An algorithm that detects one-dimensional sequences in complex datasets

Project description

The Sequencer

An algorithm that detects one-dimensional trends (=sequences) in complex datasets.

Overview

The Sequencer is an algorithm that attempts to reveal the main sequence in a dataset, if it exists. To do so, it reorders objects within a set to produce the most elongated manifold describing their similarities which are measured in a multi-scale manner and using a collection of metrics. To be generic, it combines information from four different metrics: the Euclidean Distance, the Kullback-Leibler Divergence, the Monge-Wasserstein or Earth Mover Distance, and the Energy Distance. It considers different scales of the data by dividing each object in the input data into separate parts (chunks), and estimating pair-wise similarities between the chunks. It then aggregates the information in each of the chunks into a single estimator for each metric+scale.

The Sequencer uses the shape of the graphs describing the multi-scale similarities. In particular, it uses the fact that continuous trends (sequences) in a dataset lead to more elongated graphs. By defining the elongation of the graphs as a figure of merit, the Sequencer can optimize over its hyper-parameters (the distance metrics and scales) and select the set of metric+scale that are most sensitive to the presence of a sequence in the data. The elongation of the graph is measured using the graph's elongation. Thus, the final output of the Sequencer is the detected sequence and its associated elongation.

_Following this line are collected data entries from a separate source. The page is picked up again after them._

Design ALU_TOP, start of the top module:
module ALU_TOP #(parameter width = 16)(
    input [width - 1:0] A,
    input [width - 1:0] B,
    input [3:0] ALU_FUN,
    input clk,rst,
    output  [width - 1:0] Arith_OUT,
    output  Carry_OUT,
    output  Arith_Flag,
    output  [width - 1:0] Logic_OUT,
    output  Logic_Flag,
    output  [width - 1:0] CMP_OUT,
    output  CMP_Flag,
    output  [width - 1:0] Shift_OUT,
    output  Shift_Flag
    );
For scale: roughly 2,100 cells after synthesis, ~110 I/O pins, ~16,000 um2 of cells after synthesis.
clock: 33.9 ns
lec_check: 0
cap_margin: 5
cell_pad_in_sites_global_placement: 0
core_margin: 2
core_utilization: 68
cts_cluster_diameter: 31
setup_slack_margin: 5.0
slew_margin: 20
tns_end_percent: 90
run.sh (not shown) runs the stock make flow with config.mk's settings and CLKGATE_MAP_FILE=.
The first run failed in global routing.
==> next run, changes <==
==> flow/config.mk (replaced) <==
export PLATFORM = sky130hd
export DESIGN_NAME = ALU_TOP
export DESIGN_NICKNAME = ALU_TOP
export VERILOG_FILES = /design/flow/design.v
export SDC_FILE = /design/flow/constraint.sdc
export NUM_CORES = 4
export LEC_CHECK = 0
export CAP_MARGIN = 20
export CORE_MARGIN = 2
export CORE_UTILIZATION = 40
export SLEW_MARGIN = 20
==> flow/constraint.sdc (replaced) <==
create_clock -name core_clock -period 33.0 [get_ports {clk}]
set_input_delay 6.6000 -clock core_clock [delete_from_list [all_inputs] [get_ports {clk}]]
set_output_delay 6.6000 -clock core_clock [all_outputs]
set_load 0.01 [all_outputs]
=> Now the flow produced a clean layout; die size grows by 68%; area after synthesis stays the same; synthesized cell count is unchanged.

---

The RTL this note starts from:
==> flow/design.v <==
`timescale 1ns / 1ps
module decoder(
    input [1:0] in,
    output reg [3:0] out
    );
    always @(*) begin
        case(in)
            2'b00: out = 4'b1000;
            2'b01: out = 4'b0100;
            2'b10: out = 4'b0010;
            2'b11: out = 4'b0001;
        endcase
    end
endmodule
`timescale 1ns / 1ps
module ARITHMATIC_UNIT #(parameter width = 16)(
    input [width - 1:0] A,
    input [width - 1:0] B,
    input [1:0] ALU_FUN,
    input clk,rst,
    input Arith_Enable,
    output reg [width - 1:0] Arith_OUT,
    output reg Carry_OUT,
    output reg Arith_Flag
    );
    always@(posedge clk or negedge rst) begin
        if (!rst) begin
            Arith_OUT <= 0;
            Arith_Flag <= 0;
            Carry_OUT <= 0;        
        end
        else if (Arith_Enable) begin
            Arith_OUT <= 0;
            Carry_OUT <= 0;
            Arith_Flag <= 1;
            case (ALU_FUN)
                2'b00:
                begin
                    {Carry_OUT,Arith_OUT} <= A+B;
                end
                2'b01:
                begin
                    {Carry_OUT,Arith_OUT} <= A-B;
                end
                2'b10:
                begin
                    {Carry_OUT,Arith_OUT} <= A*B;
                end                
                2'b11:
                begin
                    {Carry_OUT,Arith_OUT} <= (B == 0) ? {1'b0, {width{1'b1}}} : A/B;
                end                
            endcase
        end
        else begin
            Arith_OUT <= 0;
            Arith_Flag <= 0;
            Carry_OUT <= 0;            
        end
    end
endmodule
`timescale 1ns / 1ps
module Logic_Unit #(parameter width = 16)(
    input [width - 1:0] A,
    input [width - 1:0] B,
    input [1:0] ALU_FUN,
    input clk,rst,
    input Logic_Enable,
    output reg [width - 1:0] Logic_OUT,
    output reg Logic_Flag
    );
 always@(posedge clk or negedge rst) begin
        if (!rst) begin
            Logic_OUT <= 0;
            Logic_Flag <= 0;
        end
        else if (Logic_Enable) begin
            Logic_OUT <= 0;
            Logic_Flag <= 1;
            case (ALU_FUN)
                2'b00:
                begin
                    Logic_OUT <= A&B;
                end
                2'b01:
                begin
                    Logic_OUT <= A|B;
                end
                2'b10:
                begin
                    Logic_OUT <= ~(A&B);
                end                
                2'b11:
                begin
                    Logic_OUT <= ~(A|B);
                end                
            endcase
        end
        else begin
            Logic_OUT <= 0;
            Logic_Flag <= 0;
        end
    end
endmodule
`timescale 1ns / 1ps
module CMP_Unit #(parameter width = 16)(
    input [width - 1:0] A,
    input [width - 1:0] B,
    input [1:0] ALU_FUN,
    input clk,rst,
    input CMP_Enable,
    output reg [width - 1:0] CMP_OUT,
    output reg CMP_Flag
    );
always@(posedge clk or negedge rst) begin
        if (!rst) begin
            CMP_OUT <= 0;
            CMP_Flag <= 0;
        end
        else if (CMP_Enable) begin
            CMP_OUT <= 0;
            CMP_Flag <= 1;
            case (ALU_FUN)
                2'b00:
                begin
                    CMP_OUT <= 0;
                end
                2'b01:
                begin
                    CMP_OUT <= (A==B);
                end
                2'b10:
                begin
                    CMP_OUT <= (A>B)? 2:0;
                end                
                2'b11:
                begin
                    CMP_OUT <= (A<B)? 3:0;
                end                
            endcase
        end
        else begin
            CMP_OUT <= 0;
            CMP_Flag <= 0;
        end
    end
endmodule
`timescale 1ns / 1ps
module Shift_Unit #(parameter width = 16)(
    input [width - 1:0] A,
    input [width - 1:0] B,
    input [1:0] ALU_FUN,
    input clk,rst,
    input Shift_Enable,
    output reg [width - 1:0] Shift_OUT,
    output reg Shift_Flag
    );
always@(posedge clk or negedge rst) begin
        if (!rst) begin
            Shift_OUT <= 0;
            Shift_Flag <= 0;
        end
        else if (Shift_Enable) begin
            Shift_OUT <= 0;
            Shift_Flag <= 1;
            case (ALU_FUN)
                2'b00:
                begin
                    Shift_OUT <= A>>1;
                end
                2'b01:
                begin
                    Shift_OUT <= A<<1;
                end
                2'b10:
                begin
                    Shift_OUT <= B>>1;
                end                
                2'b11:
                begin
                    Shift_OUT <= B<<1;
                end                
            endcase
        end
        else begin
            Shift_OUT <= 0;
            Shift_Flag <= 0;
        end
    end
endmodule
<file path="design.v">
`timescale 1ns/1ps
module master_ahb(
  input  logic        clk_master,
  input  logic        rst_master,
  input  logic        HREADY,          
  input  logic [31:0] HRDATA,          
  input  logic [31:0] data_top,
  input  logic        write_top,       
  input  logic [3:0]  beat_length,     
  input  logic        enb,             
  input  logic [31:0] addr_top,
  input  logic        wrap_enb,        
  output logic [31:0] HADDR,
  output logic        HWRITE,
  output logic [2:0]  HSIZE,
  output logic [31:0] HWDATA,
  output logic [2:0]  HBURST,
  output logic [1:0]  HTRANS,
  output logic fifo_empty,
  output logic fifo_full
);
  typedef enum logic [2:0] {
    S_IDLE                = 3'b000,
    S_WRITE_ADDR          = 3'b001,
    S_WRITE_DATA          = 3'b010
  } state_t;
  state_t present_state, next_state;
  logic [31:0] addr_internal;
  logic [3:0]  count;         
  logic [3:0]  wr_ptr;
  logic [3:0]  rd_ptr;
  localparam int MEM_DEPTH = 16;
  logic [31:0] mem [0:MEM_DEPTH-1];
  logic next_HWRITE;
  logic [2:0] next_HSIZE;                
  logic [31:0] next_HWDATA;
  logic [2:0] next_HBURST;
  logic [1:0] next_HTRANS;
  logic [4:0] fifo_count;  
  logic push, pop;
  assign push = write_top && (fifo_count < MEM_DEPTH);
  assign pop  = (present_state == S_WRITE_DATA) && HREADY &&
                (HBURST == 3'b011 || HBURST == 3'b000) && (fifo_count > 0);
  assign fifo_empty = (fifo_count == 0);
  assign fifo_full  = (fifo_count >= MEM_DEPTH-1);  
  always_ff @(posedge clk_master or posedge rst_master) begin
    if (rst_master) begin
      wr_ptr        <= 4'd0;
      rd_ptr        <= 4'd0;
      addr_internal <= 32'h0;
      count         <= 4'd0;
      present_state <= S_IDLE;
      HWRITE        <= 1'b0;
      HSIZE         <= 3'b010;
      HWDATA        <= 32'h0;
      HBURST        <= 3'b000;
      HTRANS        <= 2'b00;
      fifo_count    <= 5'd0;
      for (int i = 0; i < MEM_DEPTH; i = i + 1) mem[i] <= 32'h0;
    end else begin
      if (push) begin
        mem[wr_ptr] <= data_top;
        wr_ptr <= wr_ptr + 1'b1;
      end
      if (pop) begin
        rd_ptr <= rd_ptr + 1'b1;
      end
      if (push && !pop)
        fifo_count <= fifo_count + 1'b1;
      else if (pop && !push)
        fifo_count <= fifo_count - 1'b1;
      present_state <= next_state;
      HWRITE <= next_HWRITE;
      HSIZE  <= next_HSIZE;
      HWDATA <= next_HWDATA;
      HBURST <= next_HBURST;
      HTRANS <= next_HTRANS;
      if (present_state == S_IDLE && next_state == S_WRITE_ADDR) begin
        addr_internal <= addr_top;
        count <= 4'd0;
      end
      if (present_state == S_WRITE_DATA && HREADY) begin
        if (HBURST == 3'b011) begin  
          count <= count + 1'b1;
          if (!wrap_enb) begin
            addr_internal <= addr_internal + 32'h4;
          end else begin
            if (addr_internal[3:0] == 4'hC)  
              addr_internal <= addr_internal - 32'hC;  
            else
              addr_internal <= addr_internal + 32'h4;
          end
        end else if (HBURST == 3'b000) begin  
          count <= 4'd0;  
        end
      end
    end
  end
  always_comb begin
    next_state    = present_state;
    next_HWRITE   = 1'b0;
    next_HSIZE    = 3'b010;
    next_HWDATA   = 32'h0;                 
    next_HBURST   = 3'b000;
    next_HTRANS   = 2'b00;
    case (present_state)
      S_IDLE: begin
        if (enb && HREADY && (fifo_count > 0)) begin
          if (beat_length == 1 && !wrap_enb) begin
            next_HWRITE = 1'b1;
            next_HBURST = 3'b000;  
            next_state = S_WRITE_ADDR;
          end else if (beat_length == 4) begin
            next_HWRITE = 1'b1;
            next_HBURST = 3'b011;  
            next_state = S_WRITE_ADDR;
          end
        end
      end
      S_WRITE_ADDR: begin
        next_HWRITE = 1'b1;
        next_HSIZE  = 3'b010;   
        next_HBURST = HBURST;   
        next_HTRANS = 2'b10;    
        next_state = S_WRITE_DATA;
      end
      S_WRITE_DATA: begin
        next_HWRITE = 1'b1;
        next_HSIZE  = 3'b010;
        next_HBURST = HBURST;   
        if (HBURST == 3'b000) begin
          if (fifo_count > 0)
            next_HWDATA = mem[rd_ptr];   
          else
            next_HWDATA = data_top;
          next_HTRANS = 2'b10;
          if (HREADY) next_state = S_IDLE;
        end
        else if (HBURST == 3'b011) begin
          if (fifo_count > 0) begin
            next_HWDATA = mem[rd_ptr];
          end else begin
            next_HWDATA = 32'h0;  
          end
          next_HTRANS = 2'b11;  
          if ((count == 4'd3) && HREADY) next_state = S_IDLE;
        end
      end
      default: next_state = S_IDLE;
    endcase
  end
  assign HADDR = addr_internal;
endmodule
</file>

Small elongation (~1) suggests no clear sequence in the data, and large elongation (~N, where N is the number of objects in the sample) suggests that the Sequencer detected a significant sequence in the data.

The Sequencer is essentially an Unsupervised Dimensionality Reduction algorithm, since a sequence is a one-dimensional embedding of the input dataset. There are several differences between the Sequencer and other dimensionality reduction techniques like tSNE and UMAP. First, the Sequencer can only embed the input dataset into a single dimension, while algorithms like tSNE and UMAP can embed the data into higher dimensions as well (2D or 3D). The main advantage of the Sequencer is that it uses a figure of merit to optimize over its hyper-parameters, while other dimensionality reduction algorithms depend on a set of hyper-parameters and lack a clear figure of merit with which these can be optimized. As a result, the output of other dimensionality reduction algorithms depends on a set of chosen hyper-parameters, which are often set manually. In our work, we show that in some cases the Sequencer outperforms tSNE and UMAP in finding one-dimensional trends in the data, especially in scientific datasets. We also show that the elongation of a graph can be used to define a figure of merit for algorithms like tSNE and UMAP as well. This figure of merit can be used to select the hyper-parameters that will give rise to the "best" tSNE and UMAP embedding (see our paper and the jupyter notebooks in the examples directory).

Online Interface

For those who are not very familiar with python: there is an online interface where one can upload their dataset and the Sequencer will be applied to it: http://sequencer.org/.

Authors

Requirements

The Sequencer is implemented in python and requires the following:

  • python 3.7.1
  • numpy 1.18.1
  • scipy 1.3.1
  • networkx 2.4

To run the Jupyter notebooks in the examples directory, and to compare the Sequencer to tSNE and UMAP, you will also need:

How to install the Sequencer

Using PyPI:

Assuming you have installed numpy, scipy, and networkx, then using PyPI install:

pip install TheSequencer

If you need to install the required packages, then we suggest to install them manually using anaconda:

conda install numpy scipy
conda install networkx
pip install TheSequencer

If you also want to run the Jupyter notebooks in the examples directory, then install the following:

conda install numpy scipy
conda install networkx
conda install matplotlib
conda install scikit-learn
conda install -c conda-forge umap-learn
pip install TheSequencer

Manual installation:

For a manual installation:

wget https://github.com/dalya/Sequencer/archive/master.zip
unzip master.zip
rm master.zip
cd Sequencer-master/

Install the requirements:

sudo pip install -r requirements.txt

Install the package:

python setup.py install

How to use the Sequencer

The examples directory consists of several Jupyter notebooks showing how to use the Sequencer. New users are encoraged to start with the notebook basic_sequencer_functionalities.ipynb, which explains the basic functionalities of the Sequencer.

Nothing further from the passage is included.